Along with undermining economic competitiveness and increasing inequality, subpar public schools threaten recruiting for the State Department, intelligence agencies and the armed forces, according to a task force headed by Joel Klein, the former New York City school chief now at News Corp., and Condoleezza Rice, former secretary of State.

The report, which the Council on Foreign Relations, a nonpartisan research organization, is to release today, follows international assessments of student achievement that have placed U.S. schoolchildren below their peers in other countries such as Japan and China. The policy prescriptions, which have already sparked controversy within the task force, are timed partly to spur discussion in the Presidential election, Klein said.

“The failure of U.S. K-12 schools to prepare young Americans with essential skills and knowledge puts this nation’s economic growth and competitiveness, physical security, information security, and national character at risk,” the task force said in the report.

The group’s members include Craig Barrett, former chief executive officer of Intel Corp.; Louis V. Gerstner Jr., former CEO of International Business Machines Corp.; Margaret Spellings, former U.S. education secretary; and Randi Weingarten, president of the American Federation of Teachers.

Seventy-five percent of U.S. citizens between 17 and 24 aren’t qualified to join the military because they are physically unfit, have criminal records or have too little education, the report said. Jobs go unfilled even amid high unemployment in positions requiring scientific and high- technology expertise, according to the task force.

The group’s broad recommendations, including tougher curriculum standards adopted across states and accountability through testing, resemble the agenda of President Barack Obama’s administration. The task force calls for a “National Security Readiness Audit” that would measure whether students were learning skills such as computer programming and foreign language.

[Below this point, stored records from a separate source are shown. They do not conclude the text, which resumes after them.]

<file path="src/common/tinker_macros.svh">
// Word, instruction, address, register, literal, memory size and reset PC macros
`ifndef TINKER_MACROS_SVH
`define TINKER_MACROS_SVH

`define TK_WORD_W    64             // Data word
`define TK_INSTR_W   32             // Instruction word
`define TK_ADDR_W    32             // Byte address
`define TK_REG_CNT   32             // Architectural registers
`define TK_LIT_W     12             // Instruction literal field

// Unified byte memory, code and data
`define TK_MEM_BYTES 65536

`define TK_RESET_PC  32'h0000_2000  // First fetch address

`endif

</file>
<file path="src/common/tinker_pkg.sv">
// Tinker word, address, opcode, kind and stage payload types
`include "tinker_macros.svh"

package tinker_pkg;

    typedef logic [`TK_WORD_W-1:0]          word_t;
    typedef logic [`TK_ADDR_W-1:0]          addr_t;
    typedef logic [$clog2(`TK_REG_CNT)-1:0] reg_idx_t;
    typedef logic [`TK_LIT_W-1:0]           lit_t;

    // Kept opcodes, encodings from the original ISA
    typedef enum logic [4:0] {
        op_and    = 5'h00,
        op_or     = 5'h01,
        op_xor    = 5'h02,
        op_not    = 5'h03,
        op_shftr  = 5'h04,
        op_shftri = 5'h05,
        op_shftl  = 5'h06,
        op_shftli = 5'h07,
        op_br     = 5'h08,
        op_brr_r  = 5'h09,
        op_brr_l  = 5'h0a,
        op_brnz   = 5'h0b,
        op_brgt   = 5'h0e,
        op_halt   = 5'h0f,
        op_load   = 5'h10,  // mov rd,(rs)(L)
        op_mov_rr = 5'h11,
        op_mov_rl = 5'h12,
        op_store  = 5'h13,  // mov (rd)(L),rs
        op_add    = 5'h18,
        op_addi   = 5'h19,
        op_sub    = 5'h1a,
        op_subi   = 5'h1b
    } opcode_t;

    typedef enum logic [1:0] {
        kind_alu,
        kind_load,
        kind_store,
        kind_other  // Branches, halt and no-ops
    } op_kind_t;

    typedef struct packed {
        addr_t                   pc;
        logic [`TK_INSTR_W-1:0]  instr;
    } fetch_pkt_t;

    typedef struct packed {
        addr_t     pc;
        opcode_t   opcode;
        op_kind_t  kind;
        reg_idx_t  rd;
        lit_t      lit;
        word_t     rd_val;
        word_t     rs_val;
        word_t     rt_val;
        logic      halt;
    } dec_pkt_t;

    typedef struct packed {
        addr_t     pc;
        reg_idx_t  rd;
        op_kind_t  kind;
        logic      writes_rd;
        word_t     result;
        addr_t     next_pc;
        addr_t     mem_addr;
        word_t     store_data;
        logic      halt;
    } exe_pkt_t;

    typedef struct packed {
        logic      valid;
        addr_t     pc;
        logic      writes_rd;
        reg_idx_t  rd;
        word_t     value;
    } retire_t;

    // Word write from the program loader
    typedef struct packed {
        logic                   valid;
        addr_t                  addr;
        logic [`TK_INSTR_W-1:0] data;
    } prog_wr_t;

endpackage

</file>
<file path="src/verilog/fetch_stage.sv">
// Fetch stage with the PC register, issue token and instruction fetch
`timescale 1ns/100ps
`include "tinker_macros.svh"

module fetch_stage (
    input  logic                   clk,
    input  logic                   reset,
    input  logic                   start,
    input  logic                   redirect_valid,
    input  tinker_pkg::addr_t      redirect_pc,
    output tinker_pkg::addr_t      fetch_addr,
    input  logic [`TK_INSTR_W-1:0] fetch_instr,
    output logic                   out_valid,
    input  logic                   out_ready,
    output tinker_pkg::fetch_pkt_t out_data
);
    import tinker_pkg::*;

    addr_t pc;
    logic  token;     // One instruction may be issued
    logic  started;
    logic  launch;    // First cycle of start

    assign launch    = start && !started;
    assign out_valid = token || launch;
    assign fetch_addr = pc;
    assign out_data  = '{pc: pc, instr: fetch_instr};

    always_ff @(posedge clk or posedge reset) begin
        if (reset) begin
            pc      <= `TK_RESET_PC;
            token   <= 1'b0;
            started <= 1'b0;
        end else begin
            if (launch)
                started <= 1'b1;
            if (redirect_valid) begin
                pc    <= redirect_pc;
                token <= 1'b1;
            end else if (out_valid && out_ready) begin
                token <= 1'b0;
            end else if (launch) begin
                token <= 1'b1;      // Launch stalled, keep offering it
            end
        end
    end

    // Commit only sends a PC back once the issued item has drained
    single_in_flight: assert property (@(posedge clk) disable iff (reset)
        redirect_valid |-> !token);

endmodule

</file>
<file path="config.mk">
export PLATFORM = sky130hd
export DESIGN_NAME = fetch_stage
export DESIGN_NICKNAME = d
export VERILOG_FILES = /design/src/common/tinker_pkg.sv /design/src/verilog/fetch_stage.sv
export VERILOG_INCLUDE_DIRS = /design/src /design/src/common
export SDC_FILE = /design/constraint.sdc
export NUM_CORES = 1
export LEC_CHECK = 0
export BUFFER_PORTS_ARGS = -buffer_cell sky130_fd_sc_hd__clkbuf_2
export CAP_MARGIN = 5
export CORE_ASPECT_RATIO = 2
export CORE_MARGIN = 10
export CORE_UTILIZATION = 41
export DETAILED_ROUTE_END_ITERATION = 6
export MAX_ROUTING_LAYER = met4
export PLACE_DENSITY_LB_ADDON = 0.25
export SLEW_MARGIN = 20
export SYNTH_ARGS = -nofsm -noshare
export SYNTH_HDL_FRONTEND = slang
export SYNTH_SLANG_ARGS = --single-unit
</file>
<file path="constraint.sdc">
create_clock -name clk -period 2.3 [get_ports clk]
set_input_delay 0.115 -clock clk [delete_from_list [all_inputs] [get_ports clk]]
set_output_delay 0.115 -clock clk [all_outputs]
set_load 0.03 [all_outputs]
</file>
After elaboration in Yosys (flattened, before gate mapping)

Cells that the tools add are included.

Bits of input ports: 69
Bits in registers: 34
Word-level logic and storage cells: 11
Output and inout port bits: 97

Multiplexer cells: 3
Reduce and logical (&&, ||, !) cells: 5

Operators with widths:

| kind              | count |
|---|---|
| $mux 1            | 3 |
| $reduce_bool 3->1 | 1 |
| $logic_and 1x1->1 | 2 |
| $logic_not 1->1   | 1 |
| $logic_or 1x1->1  | 1 |

Logic depth before layout (Yosys ltp)

Depth in word-level cells: 6
Mapped depth: 3
Depth with buffers taken out: 2

Least setup slack after synthesis

OpenSTA, ideal clock, no wires.

Kind: register -> output
From: register pc[13] (netlist: fetch_addr[13])
To: output port out_data[45] in the netlist's numbering
Required time: 2185 ps
Arrival time: 797 ps
Path slack: 1388 ps
Stages on the path, launching flop included: 2
Buffers on the path: 1
Path through: dfstp_2 > buf_4

RTL lines:

| what                   | RTL line          | text |
|---|---|---|
| from (decl)            | fetch_stage.sv:19 | `addr_t pc;` |
| from (signal assigned) | fetch_stage.sv:31 | `` pc <= `TK_RESET_PC; `` |
| from (signal assigned) | fetch_stage.sv:38 | `pc <= redirect_pc;` |
| to (decl)              | fetch_stage.sv:15 | `output tinker_pkg::fetch_pkt_t out_data` |

No word-level cell between the ends.

==> run summary <==
Layout Skew: 0.07647 ps
sequential power share: 0.424
vias per cell: 4.556
clk buf depth: 2
synthesis-stage register bit count: 34
most frequent cell after synthesis: buf_4
leading area contributor after synthesis: dfrtp_1
DRT Pass-1 Iters: 2
die area: 0.007968 sq mm
Comb pwr share: 0.312
Initial Util: 0.4203
crit path kind: input pin to async pin
pwr dens: 808.2 mW/mm^2
max_slew headroom: 0.5570
diode count: 0
RSZ-0062 raised after global routing: no
worst path cell trace: dlygate4sd3_1, clkbuf_2, inv_1, buf_4
crit-path max FO: 18
post-synthesis cell area: 0.001914 sq mm
Setup TNS Final: 0 ps
Crit path largest cell delay: 550 ps
Max VDD drop: 0.4978 mV
GRT overflow: 0
status: finished, final reports clean
Setup violations, final: 0
vias in the first global route: 1281
Clk pin slew, worst setup/hold paths: 70 ps
Synthesized Nets: 210
worst path buffer plus inverter count: 4
WP data arrival: 1620 ps
CP max stage cell: dlygate4sd3_1
initial DRC count: 19
global router's overall resource usage: 0.1154
CTS tree: yes
DRC Markers: 0
grt met1 use: 0.1196
Slew Limit Fails: 0
Area contributors post-synth: dfrtp_1, buf_4, mux2_4
IO buf count: 101
CTS Sinks: 34
first-pass GRT wire length: 6686 um
Largest delay share family, worst path: buffers and inverters
IO Count: 166
WP data required: 2760 ps
Setup crit start kind: input pin
Final Critical Period: 1161 ps
met3 global-route usage: 0.03939
Final Hold Fails: 0
initial antenna violation count: 0
share of cells above drive strength 1: 0.7796
register area share after synthesis: 0.4451
grt met2 use: 0.1829
min-delay worst type: input pin to flop
clock latency at the later pin of the worst-skew pair: 270 ps
post-layout power: 1.665 mW
CP Capture Type: async pin
row count: 35
Final Cycle Share: 0.5049
Core ar.: 0.004554 sq mm
HPWL Detailed: 3626 um
Synth-to-Final Area Change: 7.647%
die height: 116.6 um
top post-synthesis cells by count: buf_4, dfrtp_1, mux2_4
layout net count: 254
routability cong.: 0.7116
post-cts resize count: 0
Via Count: 1098
grt peak-use layer: met2
Netlist cell types: 12
P_sw: 585.5 uW
Yosys top cell area share: 0.4314
Yosys warnings: 0
Filler Cells Inserted: 460
number of CTS-inserted buffers: 5
H-tree depth: 2
Switching Fraction: 0.3515
routed length per instance: 18.39 um
Internal: 1.080 mW
FFs w/ async S/R, synth: 1.000
EDFF count, synth: 0
fmax: 0.8612 GHz
Detail Route Antenna Nets: 0
Avg Inst Size Synth: 13.58 sq um
Primary FF master, synth: dfrtp_1
Total Wirelength: 4432 um
width of the die: 68.32 um
Clk pwr share: 0.264
Worst-Margin Slew: 663.8 ps
Setup Buffers After CTS: 0
maximum number of pins on one net before global-route repair: 19
Mapped Cells: 141
static leakage: 1.163 nW
max capacitance violation total: 0
Root Buffer: clkbuf_8
## cell type report
class,instances,area (sq um),share of cell area
sequential,34,852.1,0.4135
timing repair buffer,105,538.0,0.2611
multi-input combinational,36,499.2,0.2423
clock buffer,7,86.33,0.04189
tap,55,68.82,0.03339
inverter,3,11.26,0.005464
clock inverter,1,5.005,0.002429
## registers in the layout, indices dropped and copies added, names as in the netlist
register / count
token: 1
started: 1
fetch_addr: 32
## cell families (layout without fill, tap and decap cells)
family / count (synthesis) / in the layout / share of synthesized area
simple gates: 2 / 2 / 0.007193
buf+inv: 71 / 116 / 0.2941
compound gates: 2 / 2 / 0.008499
mux: 32 / 32 / 0.2451
flops: 34 / 34 / 0.4451
## per-layer routing
layer	routed length, um	vias up
met5	0	-
met4	165	0
met3	416	27
met2	2356	82
met1	1493	511
li1	-	478
## layout by cell type (no fill, tap or decap)
cell and instances:
clkbuf_8 6, mux2_4 29, a21o_1 1, dlygate4sd3_1 1, inv_1 3, nor3b_1 1
or2_2 1, clkinv_2 1, clkbuf_2 101, dfstp_2 1, dfrtp_1 33, a211o_1 1
clkbuf_1 1, buf_4 3, mux2_2 3
## power groups by stage
stage	clock network, mW	registers (mW)	logic (mW)
3_3_place_gp	0	0.714	0.524
3_5_place_dp	0	0.717	0.528
2_1_floorplan	0	0.823	0.434
6_report	0.440	0.706	0.519
4_1_cts	0.466	0.708	0.530
5_1_grt	0.493	0.717	0.547
## path summary, 6_finish.rpt
| kind | start | endpoint | slack (ps) | cells after the start |
|---|---|---|---|---|
| min in group asynchronous | reset | fetch_addr[14] | 480 | 3 |
| worst max-delay path | reset | fetch_addr[23] | 1140 | 4 |
| worst min-delay path | redirect_pc[21] | fetch_addr[21] | 70 | 2 |
| max in group clk | fetch_addr[13] | fetch_addr[13] | 1160 | 1 |
| worst min register to register | started | started | 510 | 1 |
| worst max register to register | started | token | 1490 | 2 |
## stage by stage
stage	area, sq um	worst slack [ps]	utilization	hold slack, ps	std cells
after CTS	2061	1085	0.4525	59.83	241
after detailed placement	1959	1073	0.4302	230.2	232
after global routing	2061	970.0	0.4525	49.26	241
final	2061	1139	0.4525	67.18	241
after floorplan	1914	1388	-	227.1	141
after global placement	1959	1099	0.4302	221.4	232
## what timing repair did
item / in CTS / in global routing
hold endpoints to repair: 16 / 0
setup endpoints to repair: 0 / 0
hold buffers: 1 / 0
(Power assumes the default switching activity.)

States and school districts should also promote “school choice,” such as charter schools — privately managed public schools — and vouchers, in which parents are given tax money to spend where they choose, including at private schools, according to the report.

“It’s an American solution to an American problem,” Klein said in a phone interview. “Competition and choice have the greatest potential to stimulate innovation.”

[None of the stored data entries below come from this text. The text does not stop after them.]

<file path="src/common/tinker_macros.svh">
// Word, instruction, address, register, literal, memory size and reset PC macros
`ifndef TINKER_MACROS_SVH
`define TINKER_MACROS_SVH

`define TK_WORD_W    64             // Data word
`define TK_INSTR_W   32             // Instruction word
`define TK_ADDR_W    32             // Byte address
`define TK_REG_CNT   32             // Architectural registers
`define TK_LIT_W     12             // Instruction literal field

// Unified byte memory, code and data
`define TK_MEM_BYTES 65536

`define TK_RESET_PC  32'h0000_2000  // First fetch address

`endif

</file>
<file path="src/common/tinker_pkg.sv">
// Tinker word, address, opcode, kind and stage payload types
`include "tinker_macros.svh"

package tinker_pkg;

    typedef logic [`TK_WORD_W-1:0]          word_t;
    typedef logic [`TK_ADDR_W-1:0]          addr_t;
    typedef logic [$clog2(`TK_REG_CNT)-1:0] reg_idx_t;
    typedef logic [`TK_LIT_W-1:0]           lit_t;

    // Kept opcodes, encodings from the original ISA
    typedef enum logic [4:0] {
        op_and    = 5'h00,
        op_or     = 5'h01,
        op_xor    = 5'h02,
        op_not    = 5'h03,
        op_shftr  = 5'h04,
        op_shftri = 5'h05,
        op_shftl  = 5'h06,
        op_shftli = 5'h07,
        op_br     = 5'h08,
        op_brr_r  = 5'h09,
        op_brr_l  = 5'h0a,
        op_brnz   = 5'h0b,
        op_brgt   = 5'h0e,
        op_halt   = 5'h0f,
        op_load   = 5'h10,  // mov rd,(rs)(L)
        op_mov_rr = 5'h11,
        op_mov_rl = 5'h12,
        op_store  = 5'h13,  // mov (rd)(L),rs
        op_add    = 5'h18,
        op_addi   = 5'h19,
        op_sub    = 5'h1a,
        op_subi   = 5'h1b
    } opcode_t;

    typedef enum logic [1:0] {
        kind_alu,
        kind_load,
        kind_store,
        kind_other  // Branches, halt and no-ops
    } op_kind_t;

    typedef struct packed {
        addr_t                   pc;
        logic [`TK_INSTR_W-1:0]  instr;
    } fetch_pkt_t;

    typedef struct packed {
        addr_t     pc;
        opcode_t   opcode;
        op_kind_t  kind;
        reg_idx_t  rd;
        lit_t      lit;
        word_t     rd_val;
        word_t     rs_val;
        word_t     rt_val;
        logic      halt;
    } dec_pkt_t;

    typedef struct packed {
        addr_t     pc;
        reg_idx_t  rd;
        op_kind_t  kind;
        logic      writes_rd;
        word_t     result;
        addr_t     next_pc;
        addr_t     mem_addr;
        word_t     store_data;
        logic      halt;
    } exe_pkt_t;

    typedef struct packed {
        logic      valid;
        addr_t     pc;
        logic      writes_rd;
        reg_idx_t  rd;
        word_t     value;
    } retire_t;

    // Word write from the program loader
    typedef struct packed {
        logic                   valid;
        addr_t                  addr;
        logic [`TK_INSTR_W-1:0] data;
    } prog_wr_t;

endpackage

</file>
<file path="src/verilog/commit_stage.sv">
// Commit stage with memory access, write-back, PC redirect, retire report and halt
`timescale 1ns/100ps

module commit_stage (
    input  logic                 clk,
    input  logic                 reset,
    input  logic                 in_valid,
    output logic                 in_ready,
    input  tinker_pkg::exe_pkt_t in_data,
    output tinker_pkg::addr_t    mem_addr,
    output logic                 mem_we,
    output tinker_pkg::word_t    mem_wdata,
    input  tinker_pkg::word_t    mem_rdata,
    output logic                 rf_we,
    output tinker_pkg::reg_idx_t rf_idx,
    output tinker_pkg::word_t    rf_data,
    output logic                 redirect_valid,
    output tinker_pkg::addr_t    redirect_pc,
    output tinker_pkg::retire_t  retire,
    output logic                 hlt
);
    import tinker_pkg::*;

    assign in_ready = 1'b1;   // Single cycle, never stalls

    assign mem_addr  = in_data.mem_addr;
    assign mem_we    = in_valid && (in_data.kind == kind_store);
    assign mem_wdata = in_data.store_data;

    assign rf_we   = in_valid && in_data.writes_rd;
    assign rf_idx  = in_data.rd;
    assign rf_data = (in_data.kind == kind_load) ? mem_rdata : in_data.result;

    // Halt gives no PC back, so fetch goes quiet
    assign redirect_valid = in_valid && !in_data.halt;
    assign redirect_pc    = in_data.next_pc;

    assign retire = '{
        valid:     in_valid,
        pc:        in_data.pc,
        writes_rd: in_data.writes_rd,
        rd:        in_data.rd,
        value:     rf_data
    };

    always_ff @(posedge clk or posedge reset) begin
        if (reset) begin
            hlt <= 1'b0;
        end else if (in_valid && in_data.halt) begin
            hlt <= 1'b1;
        end
    end

    // Nothing is left in the pipe once halted
    quiet_after_halt: assert property (@(posedge clk) disable iff (reset)
        hlt |-> !in_valid);

endmodule

</file>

Klein ran the New York City public schools under Michael Bloomberg, the founder and majority owner of Bloomberg LP, parent of Bloomberg News. Klein is now CEO of the education unit of News Corp., Rupert Murdoch’s New York-based media and entertainment company. The division sells technology to U.S. public schools.

Several members of the task force, including Weingarten, disagreed on its tone and recommendations, according to their written dissents. Parts of the report cast “public schools in the worst possible light, while ignoring facts to the contrary” and demoralizing teachers, Weingarten wrote.

Vouchers and charters don’t systematically improve the system and instead “deplete badly needed resources from the public schools that educate 90 percent of our students,” Weingarten said.

The message from the majority of the task force echoed a 1983 report, called “A Nation at Risk.” Commissioned by President Ronald Reagan, it fueled three decades of efforts to overhaul U.S. schools.

“If an unfriendly foreign power had attempted to impose on America the mediocre educational performance that exists today, we might well have viewed it as an act of war,” the earlier report said.